Location, location, location
- Wits University
Winners of GeoJozi Challenge will help solve Jozi’s street address problems and improve service delivery.
Three young, talented developers came out tops in the 2016 GeoJozi Developer Challenge – the first to be held through a partnership between the City of Joburg, Wits University’s Joburg Centre for Software Engineering (JCSE) and mapping software company, Esri South Africa.
This year’s challenge was aimed at developing digital location solutions that will best solve Joburg’s street address issues – a very crucial aspect for a city and municipality as an address specifies a point of service delivery and makes the city function better for everyone.
The winners
The first, second and third place winners are:
- Thapelo Sekwena, a junior software developer at SAAB. With partner Ganwell Banda they developed an app that uses a combination of gamification, crowd sourcing and augmented reality that simply asks users for addresses in exchange for rewards on places that need addressing or validation.
- Methembe Dlamini, a Masters student in Computer Science from the University of Johannesburg. His app deals with the need to locate a certain point even without knowledge of the exact address. By linking a person’s contact information with their current address, where they reside can be established.
- Absalom Mpanze, analyst developer at Standard Bank. His app’s intention is to take peoples’ footsteps to create a unique code for that place and point in time, which is shared. Every point is unique, as is the code, and it guarantees accuracy. Individuals use this code to accurately find addresses and will be prompted to name their streets if none exist.
Director for Corporate Geo-Informatics for the City of Johannesburg Marcelle Hattingh says, “Street addresses specify points of service delivery. They are essential for electricity, water, refuse, sewage, emergency services, land ownership, parcel deliveries, safety and security, being able to vote and countless other critical services and functions.

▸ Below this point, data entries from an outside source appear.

$ cat src/rtl/datapath.sv
// Multicycle MIPS datapath: architectural state, holding registers, ALU and muxes driven by the controller.
module datapath
    import mips_decls_p::*;
(
    input  logic        clk,
    input  logic        reset,
    input  logic        pcen,
    input  logic        irwrite,
    input  logic        regwrite,
    input  logic        alusrca,
    input  logic        iord,
    input  logic        memtoreg,
    input  logic        regdst,
    input  logic [1:0]  alusrcb,
    input  logic [1:0]  pcsrc,
    input  logic [2:0]  alucontrol,
    input  logic [31:0] readdata,
    output logic [31:0] adr,
    output logic [31:0] writedata,
    output opcode_t     opcode,
    output funct_t      funct,
    output logic        zero
);

    logic [31:0] r_pc, r_ir, r_data, r_a, r_b, r_aluout;
    logic [31:0] w_rd1, w_rd2, w_signimm, w_srca, w_srcb, w_aluresult, w_pcnext, w_wd3;
    logic [4:0]  w_wa3;

    always_ff @(posedge clk or posedge reset) begin
        if (reset) begin
            r_pc     <= '0;
            r_ir     <= '0;
            r_data   <= '0;
            r_a      <= '0;
            r_b      <= '0;
            r_aluout <= '0;
        end else begin
            if (pcen)
                r_pc <= w_pcnext;
            if (irwrite)
                r_ir <= readdata;
            r_data   <= readdata;
            r_a      <= w_rd1;
            r_b      <= w_rd2;
            r_aluout <= w_aluresult;
        end
    end

    assign w_wa3 = regdst ? r_ir[15:11] : r_ir[20:16];
    assign w_wd3 = memtoreg ? r_data : r_aluout;

    // Write is suppressed while reset is high so an abandoned instruction cannot commit.
    regfile u_regfile (
        .clk   (clk),
        .i_we  (regwrite & ~reset),
        .i_ra1 (r_ir[25:21]),
        .i_ra2 (r_ir[20:16]),
        .i_wa  (w_wa3),
        .i_wd  (w_wd3),
        .o_rd1 (w_rd1),
        .o_rd2 (w_rd2)
    );

    assign w_signimm = sign_ext16(r_ir[15:0]);
    assign w_srca    = alusrca ? r_a : r_pc;

    always_comb begin
        w_srcb = r_b;
        case (alusrcb)
            SRCB_B:       w_srcb = r_b;
            SRCB_FOUR:    w_srcb = 32'd4;
            SRCB_IMM:     w_srcb = w_signimm;
            SRCB_IMM_SH2: w_srcb = {w_signimm[29:0], 2'b00};
            default:      w_srcb = r_b;
        endcase
    end

    always_comb begin
        w_aluresult = '0;
        case (alucontrol)
            ALU_ADD: w_aluresult = w_srca + w_srcb;
            ALU_SUB: w_aluresult = w_srca - w_srcb;
            ALU_AND: w_aluresult = w_srca & w_srcb;
            ALU_OR:  w_aluresult = w_srca | w_srcb;
            ALU_SLT: w_aluresult = ($signed(w_srca) < $signed(w_srcb)) ? 32'd1 : 32'd0;
            default: w_aluresult = '0;
        endcase
    end

    always_comb begin
        w_pcnext = w_aluresult;
        case (pcsrc)
            PCSRC_ALUOUT: w_pcnext = r_aluout;
            PCSRC_JUMP:   w_pcnext = {r_pc[31:28], r_ir[25:0], 2'b00};
            default:      w_pcnext = w_aluresult;
        endcase
    end

    assign adr       = iord ? r_aluout : r_pc;
    assign writedata = r_b;
    assign opcode    = r_ir[31:26];
    assign funct     = r_ir[5:0];
    assign zero      = (w_aluresult == '0);

endmodule

$ cat config.mk
export PLATFORM = sky130hd
export DESIGN_NAME = datapath
export DESIGN_NICKNAME = d
export VERILOG_FILES = /design/src/rtl/datapath_pkg.sv /design/src/rtl/datapath_regfile.sv /design/src/rtl/datapath.sv
export SDC_FILE = /design/constraint.sdc
export NUM_CORES = 2
export LEC_CHECK = 0
export BUFFER_PORTS_ARGS = -buffer_cell sky130_fd_sc_hd__buf_2
export CAP_MARGIN = 20
export CELL_PAD_IN_SITES_DETAIL_PLACEMENT = 0
export CELL_PAD_IN_SITES_GLOBAL_PLACEMENT = 1
export CORE_MARGIN = 3
export CORE_UTILIZATION = 36
export DETAILED_ROUTE_END_ITERATION = 16
export PLACE_DENSITY = 0.64
export RECOVER_POWER = 25
export SETUP_SLACK_MARGIN = 0.02
export SYNTH_ARGS = -nofsm -noshare
export SYNTH_HDL_FRONTEND = slang
export SYNTH_HIERARCHICAL = 1
export SYNTH_SLANG_ARGS = --single-unit
$ cat constraint.sdc
create_clock -name clk -period 11.55 [get_ports clk]
set_input_delay 2.8875 -clock clk [delete_from_list [all_inputs] [get_ports clk]]
set_output_delay 2.8875 -clock clk [all_outputs]
set_load 0.01 [all_outputs]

“Street addresses that are not clearly displayed or not displayed at all make it difficult, and sometimes impossible, to deliver essential services to residents of the city. In some informal settlements, we still have areas where street addresses don’t exist at all.”
It's all happening at Tshimologong
GeoJozi is the next in a long line of collaborations Wits’ JCSE, based in the new Tshimologong Digital Innovation Precinct, have had with the City of Joburg.
Barry Dwolatzky, Director of JCSE and Professor of Software Engineering in the Wits School of Electrical and Information Engineering, says Joburg is the centre of the digital economy in South Africa and in Africa, and the aim with the Tshimologong Precinct is to create a digital innovation hub where “we could bring together all the amazing innovative people in our city”.
“The JCSE has now twice run the #Hack.Jozi Challenge (an annual bootcamp for startups) and will be doing the third one soon. This is the first GeoJozi Challenge we ran and it has been a remarkable journey to see young people be innovative, creative, and energetic, and come up with these great ideas.”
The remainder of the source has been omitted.